Silhouetted against the fading daylight, Lizzy has moved to sit on one of the leather couches. Legs tucked underneath her, she turns when she hears me approach.
“Here,” I say, holding it out to her. “These are all of them.”
She takes the box, lifting the lid carefully as if she’s afraid it might break. “Wow. There are so many.”
“I wrote one almost every day at first,” I admit. Heat crawls up my neck at my admission. “Then it became more like once a week. And eventually, just when something big happened or when I... when I missed you too much.”
Her fingers trace the edge of the box. “Would it be okay if I took these up to my room?”
“Of course.” I hesitate. “Just... remember those were written by a confused kid who didn’t know how to handle his emotions. I’m not that angry kid anymore.”
“I know,” she says softly, clutching the box to her chest. “Neither am I.”
As she stands to leave, I fight the urge to reach for her, to ask her to stay and read them with me. But I know this is something she needs to do alone.
“I’ll be down in a bit,” she murmurs, already heading for the stairs.
I watch her go, my heart hammering against my ribs. What if she hates what she reads? What if my words only make things worse? But it’s too late. The box is in her hands, and all I can do is wait.
Needing something to keep my hands busy, I head to the kitchen and start pulling ingredients from the fridge. Cooking has always calmed me. Something about the methodical process of chopping, measuring, and combining flavors grounds me when my thoughts start spinning out of control.
I decide on a simple pasta dish—something I learned to make in Italy while filming a romantic comedy a few years back.

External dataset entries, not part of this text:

File: config.mk
export PLATFORM = sky130hd
export DESIGN_NAME = mole_round_ctrl
export DESIGN_NICKNAME = d
export VERILOG_FILES = /design/src/rtl/mole_round_ctrl.sv
export SDC_FILE = /design/constraint.sdc
export NUM_CORES = 1
export LEC_CHECK = 0
export BUFFER_PORTS_ARGS = -buffer_cell sky130_fd_sc_hd__buf_2
export CORE_MARGIN = 8
export CORE_UTILIZATION = 30
export CTS_CLUSTER_DIAMETER = 30
export CTS_CLUSTER_SIZE = 30
export DETAILED_ROUTE_END_ITERATION = 8
export GPL_TIMING_DRIVEN = 0
export PLACE_DENSITY_LB_ADDON = 0.1
export SLEW_MARGIN = 20
export SYNTH_ARGS = -nofsm -noshare
export SYNTH_HDL_FRONTEND = slang
export SYNTH_SLANG_ARGS = --single-unit
File: constraint.sdc
create_clock -name clk -period 3.7 [get_ports clk]
set_input_delay 0.37 -clock clk [delete_from_list [all_inputs] [get_ports clk]]
set_output_delay 0.37 -clock clk [all_outputs]
set_load 0.02 [all_outputs]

The chef on set had taken a liking to me and taught me a few tricks during our downtime.
As I chop garlic and onions, my mind trips over the fact that Lizzy’s upstairs reading through years of my unfiltered thoughts and feelings.

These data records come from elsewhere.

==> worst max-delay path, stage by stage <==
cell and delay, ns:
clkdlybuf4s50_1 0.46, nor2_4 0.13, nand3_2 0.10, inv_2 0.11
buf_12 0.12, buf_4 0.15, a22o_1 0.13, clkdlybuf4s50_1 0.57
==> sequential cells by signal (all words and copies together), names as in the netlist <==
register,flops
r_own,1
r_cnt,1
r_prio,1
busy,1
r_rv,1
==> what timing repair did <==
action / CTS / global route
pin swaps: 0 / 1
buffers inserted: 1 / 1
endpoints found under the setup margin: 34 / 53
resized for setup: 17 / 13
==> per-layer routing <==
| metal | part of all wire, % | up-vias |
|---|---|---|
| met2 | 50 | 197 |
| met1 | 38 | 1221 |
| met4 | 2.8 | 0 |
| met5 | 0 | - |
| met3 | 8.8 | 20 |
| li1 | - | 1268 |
<file path="src/rtl/four_bit_demux_pkg.sv">
// Shared constants, slot state type and counter helper for the 1-to-2 demux.
`default_nettype none

package four_bit_demux_pkg;

  localparam int   DEMUX_WIDTH = 4;
  localparam logic CH_A        = 1'b0;
  localparam logic CH_B        = 1'b1;
  localparam int   COUNT_W     = 8;

  typedef enum logic [0:0] {
    SLOT_EMPTY = 1'b0,
    SLOT_FULL  = 1'b1
  } slot_state_e;

  function automatic logic [COUNT_W-1:0] sat_inc(input logic [COUNT_W-1:0] v);
    return (&v) ? v : v + 1'b1;
  endfunction

endpackage

`default_nettype wire

</file>
<file path="src/rtl/demux_hold_slot.sv">
// One-entry holding slot with valid/ready handshake; the consume counter exists
// only when FOUR_BIT_DEMUX_COUNT_EN is defined.
`default_nettype none

module demux_hold_slot
  import four_bit_demux_pkg::*;
#(
  parameter int WIDTH = DEMUX_WIDTH
) (
  input  logic               clk,
  input  logic               rst_n,
  input  logic               load_i,
  input  logic [WIDTH-1:0]   data_i,
  input  logic               ready_i,
  output logic [WIDTH-1:0]   data_o,
  output logic               valid_o,
  output logic               slot_ready_o
`ifdef FOUR_BIT_DEMUX_COUNT_EN
  ,
  output logic [COUNT_W-1:0] count_o
`endif
);

  slot_state_e      state_q, state_d;
  logic [WIDTH-1:0] data_q, data_d;
  logic             consume;

  assign valid_o      = (state_q == SLOT_FULL);
  assign consume      = valid_o & ready_i;
  assign slot_ready_o = ~valid_o | ready_i;
  assign data_o       = data_q;

  always_ff @(posedge clk or negedge rst_n) begin
    if (!rst_n) begin
      state_q <= SLOT_EMPTY;
      data_q  <= '0;
    end else begin
      state_q <= state_d;
      data_q  <= data_d;
    end
  end

  // A load wins over a same-edge consume, so the slot stays full with new data.
  always_comb begin
    state_d = state_q;
    data_d  = data_q;
    unique case (state_q)
      SLOT_EMPTY: begin
        if (load_i) begin
          state_d = SLOT_FULL;
          data_d  = data_i;
        end
      end
      SLOT_FULL: begin
        if (load_i) begin
          data_d = data_i;
        end else if (ready_i) begin
          state_d = SLOT_EMPTY;
        end
      end
      default: state_d = SLOT_EMPTY;
    endcase
  end

`ifdef FOUR_BIT_DEMUX_COUNT_EN
  logic [COUNT_W-1:0] count_q, count_d;

  always_ff @(posedge clk or negedge rst_n) begin
    if (!rst_n) begin
      count_q <= '0;
    end else begin
      count_q <= count_d;
    end
  end

  always_comb begin
    count_d = count_q;
    if (consume) begin
      count_d = sat_inc(count_q);
    end
  end

  assign count_o = count_q;
`else
  logic unused_consume;
  assign unused_consume = consume;
`endif

endmodule

`default_nettype wire

</file>
<file path="src/rtl/four_bit_one_to_two_demux.sv">
// Registered 1-to-2 demux: in_select steers each accepted word into slot A or B.
// Optional per-channel consume counters via FOUR_BIT_DEMUX_COUNT_EN.
`default_nettype none

module four_bit_one_to_two_demux
  import four_bit_demux_pkg::*;
#(
  parameter int WIDTH = DEMUX_WIDTH
) (
  input  logic               clk,
  input  logic               rst,
  input  logic [WIDTH-1:0]   in_data,
  input  logic               in_select,
  input  logic               in_valid,
  output logic               in_ready,
  output logic [WIDTH-1:0]   a_data,
  output logic               a_valid,
  input  logic               a_ready,
  output logic [WIDTH-1:0]   b_data,
  output logic               b_valid,
  input  logic               b_ready
`ifdef FOUR_BIT_DEMUX_COUNT_EN
  ,
  output logic [COUNT_W-1:0] a_count,
  output logic [COUNT_W-1:0] b_count
`endif
);

  logic a_slot_ready;
  logic b_slot_ready;
  logic accept;
  logic a_load;
  logic b_load;

  // Ready depends only on the selected slot, so a stalled channel never blocks the other.
  assign in_ready = (in_select == CH_B) ? b_slot_ready : a_slot_ready;
  assign accept   = in_valid & in_ready;
  assign a_load   = accept & (in_select == CH_A);
  assign b_load   = accept & (in_select == CH_B);

  demux_hold_slot #(.WIDTH(WIDTH)) u_slot_a (
    .clk          (clk),
    .rst_n        (rst),
    .load_i       (a_load),
    .data_i       (in_data),
    .ready_i      (a_ready),
    .data_o       (a_data),
    .valid_o      (a_valid),
    .slot_ready_o (a_slot_ready)
`ifdef FOUR_BIT_DEMUX_COUNT_EN
    ,
    .count_o      (a_count)
`endif
  );

  demux_hold_slot #(.WIDTH(WIDTH)) u_slot_b (
    .clk          (clk),
    .rst_n        (rst),
    .load_i       (b_load),
    .data_i       (in_data),
    .ready_i      (b_ready),
    .data_o       (b_data),
    .valid_o      (b_valid),
    .slot_ready_o (b_slot_ready)
`ifdef FOUR_BIT_DEMUX_COUNT_EN
    ,
    .count_o      (b_count)
`endif
  );

endmodule

`default_nettype wire

</file>
**src/rtl/cnn_out_addr_seq.sv**
```systemverilog
`default_nettype none
// ============================================================================
// Module      : cnn_out_addr_seq
// Description : Write-back address sequencer for pooled/activated results of
//               the systolic array. For every accepted activation beat it
//               issues one registered tuple (RAM select, row, channel group)
//               toward the output feature RAM bank. A start pulse latches the
//               run configuration; done pulses once the last beat is taken.
//               Optional sticky protocol-error flag: define OUT_SEQ_ERR_CHK_EN.
// Revision    : 1.0 - initial release
// ============================================================================
module cnn_out_addr_seq #(
   parameter int COLS    = 4,
   parameter int ADDR_DW = 5,
   parameter int CH_DW   = 6
) (
   input  logic               clk,
   input  logic               rst_n,
   input  logic               start,
   input  logic [ADDR_DW-1:0] cfg_cols,
   input  logic [ADDR_DW-1:0] cfg_win_step,
   input  logic [ADDR_DW-1:0] cfg_base_last,
   input  logic [CH_DW-1:0]   cfg_ch_last,
   input  logic               in_valid,
   input  logic               in_pool,
   output logic               in_ready,
   output logic               out_valid,
   input  logic               out_ready,
   output logic [ADDR_DW-1:0] out_ram_sel,
   output logic [ADDR_DW-1:0] out_row,
   output logic [CH_DW-1:0]   out_ch,
   output logic               busy,
`ifdef OUT_SEQ_ERR_CHK_EN
   output logic               err_sticky,
`endif
   output logic               done
);

   localparam logic [ADDR_DW-1:0] C_ADDR_ONE = ADDR_DW'(1);
   localparam logic [CH_DW-1:0]   C_CH_STEP  = CH_DW'(COLS);

   typedef enum logic [0:0] {
      ST_IDLE = 1'b0,
      ST_RUN  = 1'b1
   } state_e;

   state_e             state_q;
   logic               done_q;

   // Run configuration, frozen for the whole run
   logic [ADDR_DW-1:0] cols_q;
   logic [ADDR_DW-1:0] step_q;
   logic [ADDR_DW-1:0] blast_q;
   logic [CH_DW-1:0]   chlast_q;

   // Position counters and their next values
   logic [ADDR_DW-1:0] x_q, x_d;
   logic [ADDR_DW-1:0] y_q, y_d;
   logic [ADDR_DW-1:0] base_q, base_d;
   logic [CH_DW-1:0]   ch_q, ch_d;

   // Single output register stage
   logic               out_valid_q;
   logic [ADDR_DW-1:0] sel_q;
   logic [ADDR_DW-1:0] row_q;
   logic [CH_DW-1:0]   och_q;

   logic               w_busy;
   logic               w_in_ready;
   logic               w_accept;
   logic               w_row_wrap;
   logic               w_base_wrap;
   logic               w_final;
   logic               w_start_idle;

   assign w_busy       = (state_q == ST_RUN);
   // Output slot is free when empty or being emptied this cycle (no skid buffer)
   assign w_in_ready   = w_busy & (~out_valid_q | out_ready);
   assign w_accept     = in_valid & w_in_ready;
   assign w_start_idle = start & ~w_busy;
   assign w_row_wrap   = ~in_pool & (x_q == (cols_q - C_ADDR_ONE));
   assign w_base_wrap  = w_row_wrap & (base_q == blast_q);
   assign w_final      = w_base_wrap & (ch_q == chlast_q);

   // Counter advance for an accepted beat; nested wraps x -> base -> ch
   always_comb begin
      x_d    = x_q;
      y_d    = y_q;
      base_d = base_q;
      ch_d   = ch_q;
      if (w_accept) begin
         if (in_pool) begin
            y_d = y_q + C_ADDR_ONE;
         end else begin
            y_d = '0;
            if (w_row_wrap) begin
               x_d = '0;
               if (base_q == blast_q) begin
                  base_d = '0;
                  ch_d   = (ch_q == chlast_q) ? '0 : (ch_q + C_CH_STEP);
               end else begin
                  base_d = base_q + step_q;
               end
            end else begin
               x_d = x_q + C_ADDR_ONE;
            end
         end
      end
   end

   // Run-control FSM: config latch on start, done pulse after the final beat
   always_ff @(posedge clk or negedge rst_n) begin
      if (!rst_n) begin
         state_q  <= ST_IDLE;
         done_q   <= 1'b0;
         cols_q   <= '0;
         step_q   <= '0;
         blast_q  <= '0;
         chlast_q <= '0;
      end else begin
         done_q <= w_accept & w_final;
         case (state_q)
            ST_IDLE: begin
               if (start) begin
                  state_q  <= ST_RUN;
                  cols_q   <= cfg_cols;
                  step_q   <= cfg_win_step;
                  blast_q  <= cfg_base_last;
                  chlast_q <= cfg_ch_last;
               end
            end
            ST_RUN: begin
               if (w_accept && w_final) begin
                  state_q <= ST_IDLE;
               end
            end
            default: state_q <= ST_IDLE;
         endcase
      end
   end

   // Position counters; a fresh run always starts from the origin
   always_ff @(posedge clk or negedge rst_n) begin
      if (!rst_n) begin
         x_q    <= '0;
         y_q    <= '0;
         base_q <= '0;
         ch_q   <= '0;
      end else if (w_start_idle) begin
         x_q    <= '0;
         y_q    <= '0;
         base_q <= '0;
         ch_q   <= '0;
      end else begin
         x_q    <= x_d;
         y_q    <= y_d;
         base_q <= base_d;
         ch_q   <= ch_d;
      end
   end

   // Output tuple register: load on accept, hold while stalled, drop when drained
   always_ff @(posedge clk or negedge rst_n) begin
      if (!rst_n) begin
         out_valid_q <= 1'b0;
         sel_q       <= '0;
         row_q       <= '0;
         och_q       <= '0;
      end else if (w_accept) begin
         out_valid_q <= 1'b1;
         sel_q       <= base_q + y_q;
         row_q       <= x_q;
         och_q       <= ch_q;
      end else if (out_ready) begin
         out_valid_q <= 1'b0;
      end
   end

`ifdef OUT_SEQ_ERR_CHK_EN
   logic err_q;

   // Sticky flag for beats offered while idle or a y overflow inside a window
   always_ff @(posedge clk or negedge rst_n) begin
      if (!rst_n) begin
         err_q <= 1'b0;
      end else if (w_start_idle) begin
         err_q <= 1'b0;
      end else if ((in_valid && !w_busy) || (w_accept && in_pool && (y_q == '1))) begin
         err_q <= 1'b1;
      end
   end

   assign err_sticky = err_q;
`endif

   assign in_ready    = w_in_ready;
   assign out_valid   = out_valid_q;
   assign out_ram_sel = sel_q;
   assign out_row     = row_q;
   assign out_ch      = och_q;
   assign busy        = w_busy;
   assign done        = done_q;

endmodule

`default_nettype wire

```
===== config.mk =====
export PLATFORM = sky130hd
export DESIGN_NAME = systolic_kernel_nxm
export DESIGN_NICKNAME = d
export VERILOG_FILES = /design/src/rtl/systolic_kernel_nxm.sv
export SDC_FILE = /design/constraint.sdc
export NUM_CORES = 1
export LEC_CHECK = 0
export BUFFER_PORTS_ARGS = -buffer_cell sky130_fd_sc_hd__clkbuf_2
export CAP_MARGIN = 20
export CORE_AREA = 2 2 138 140
export CTS_CLUSTER_DIAMETER = 120
export DETAILED_ROUTE_END_ITERATION = 16
export DIE_AREA = 0 0 140 142
export PLACE_DENSITY_LB_ADDON = 0.08
export SYNTH_ARGS = -nofsm -noshare
export SYNTH_HDL_FRONTEND = slang
export SYNTH_SLANG_ARGS = --single-unit

===== constraint.sdc =====
create_clock -name clk -period 11.4 [get_ports clk]
set_clock_uncertainty 0.15 [all_clocks]
set_input_delay 1.71 -clock clk [delete_from_list [all_inputs] [get_ports clk]]
set_output_delay 1.71 -clock clk [all_outputs]
set_load 0.01 [all_outputs]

Those letters contain everything—grief over losing my parents, guilt over leaving without saying goodbye, my struggles as a kid living with grandparents I barely knew.
Then there’s the letters I wrote after I came back. A seventeen-year-old kid living in the same house as her. Sleeping in a bedroom down the hall. Those are the ones I’m having a hard time coming to terms with her reading.
I loved her. Even then. But—being the lost, angry asshole I was—I trampled down any residual feelings and stuck my dick in almost any girl in school that would let me.
Which was a lot.
Not much different than what I did trying to get her out of my head after moving here.
Flipping off the burner, I set the pan aside. It’ll keep for a while.
Not sure how long she’s going to be, I grab another beer from the fridge, trudge into the living room and turn on the TV.
An hour later, Lizzy still hasn’t made an appearance, so I head upstairs.